DESCRIPTION OF THE TASK ▸
What you return should match the data exactly, from the first line to the last.

ENTRIES PROVIDED ▸

=== Section Start ===

## config.mk

```make
export PLATFORM = sky130hd
export DESIGN_NAME = operand_fwd_ctrl
export DESIGN_NICKNAME = d
export VERILOG_FILES = /design/src/rtl/core_pkg.sv /design/src/rtl/fwd_match.sv /design/src/rtl/operand_fwd_ctrl.sv
export SDC_FILE = /design/constraint.sdc
export NUM_CORES = 1
export LEC_CHECK = 0
export BUFFER_PORTS_ARGS = -buffer_cell sky130_fd_sc_hd__buf_2
export CORE_MARGIN = 4
export CORE_UTILIZATION = 40
export CTS_CLUSTER_SIZE = 8
export DETAILED_ROUTE_END_ITERATION = 10
export PLACE_DENSITY = 0.73
export SLEW_MARGIN = 20
export SYNTH_ARGS = -nofsm -noshare
export SYNTH_HDL_FRONTEND = slang
export SYNTH_HIERARCHICAL = 1
export SYNTH_SLANG_ARGS = --single-unit
```

## constraint.sdc

```tcl
create_clock -name clk -period 4 [get_ports clk]
set_input_delay 0.2 -clock clk [delete_from_list [all_inputs] [get_ports clk]]
set_output_delay 0.2 -clock clk [all_outputs]
set_load 0.01 [all_outputs]
```
## config.mk

```make
export PLATFORM = sky130hd
export DESIGN_NAME = tx_serializer
export DESIGN_NICKNAME = d
export VERILOG_FILES = /design/src/rtl/phy_wifi_pkg.sv /design/src/rtl/tx_hold_buf.sv /design/src/rtl/tx_serializer.sv
export SDC_FILE = /design/constraint.sdc
export NUM_CORES = 1
export LEC_CHECK = 0
export CAP_MARGIN = 25
export CORE_ASPECT_RATIO = 1.2
export CORE_MARGIN = 3
export CORE_UTILIZATION = 49
export CTS_CLUSTER_DIAMETER = 120
export DETAILED_ROUTE_END_ITERATION = 12
export MAX_ROUTING_LAYER = met4
export PLACE_DENSITY = 0.75
export SYNTH_ARGS = -nofsm -noshare
export SYNTH_HDL_FRONTEND = slang
export SYNTH_SLANG_ARGS = --single-unit
export TNS_END_PERCENT = 10
```

## constraint.sdc

```tcl
create_clock -name clk -period 2.7 [get_ports clk]
set_input_delay 0.54 -clock clk [delete_from_list [all_inputs] [get_ports clk]]
set_output_delay 0.54 -clock clk [all_outputs]
set_load 0.02 [all_outputs]
```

=== Section End ===

REPLY TO THE EXERCISE ▸
## config.mk

```make
export PLATFORM = sky130hd
export DESIGN_NAME = operand_fwd_ctrl
export DESIGN_NICKNAME = d
export VERILOG_FILES = /design/src/rtl/core_pkg.sv /design/src/rtl/fwd_match.sv /design/src/rtl/operand_fwd_ctrl.sv
export SDC_FILE = /design/constraint.sdc
export NUM_CORES = 1
export LEC_CHECK = 0
export BUFFER_PORTS_ARGS = -buffer_cell sky130_fd_sc_hd__buf_2
export CORE_MARGIN = 4
export CORE_UTILIZATION = 40
export CTS_CLUSTER_SIZE = 8
export DETAILED_ROUTE_END_ITERATION = 10
export PLACE_DENSITY = 0.73
export SLEW_MARGIN = 20
export SYNTH_ARGS = -nofsm -noshare
export SYNTH_HDL_FRONTEND = slang
export SYNTH_HIERARCHICAL = 1
export SYNTH_SLANG_ARGS = --single-unit
```

## constraint.sdc

```tcl
create_clock -name clk -period 4 [get_ports clk]
set_input_delay 0.2 -clock clk [delete_from_list [all_inputs] [get_ports clk]]
set_output_delay 0.2 -clock clk [all_outputs]
set_load 0.01 [all_outputs]
```
## config.mk

```make
export PLATFORM = sky130hd
export DESIGN_NAME = tx_serializer
export DESIGN_NICKNAME = d
export VERILOG_FILES = /design/src/rtl/phy_wifi_pkg.sv /design/src/rtl/tx_hold_buf.sv /design/src/rtl/tx_serializer.sv
export SDC_FILE = /design/constraint.sdc
export NUM_CORES = 1
export LEC_CHECK = 0
export CAP_MARGIN = 25
export CORE_ASPECT_RATIO = 1.2
export CORE_MARGIN = 3
export CORE_UTILIZATION = 49
export CTS_CLUSTER_DIAMETER = 120
export DETAILED_ROUTE_END_ITERATION = 12
export MAX_ROUTING_LAYER = met4
export PLACE_DENSITY = 0.75
export SYNTH_ARGS = -nofsm -noshare
export SYNTH_HDL_FRONTEND = slang
export SYNTH_SLANG_ARGS = --single-unit
export TNS_END_PERCENT = 10
```

## constraint.sdc

```tcl
create_clock -name clk -period 2.7 [get_ports clk]
set_input_delay 0.54 -clock clk [delete_from_list [all_inputs] [get_ports clk]]
set_output_delay 0.54 -clock clk [all_outputs]
set_load 0.02 [all_outputs]
```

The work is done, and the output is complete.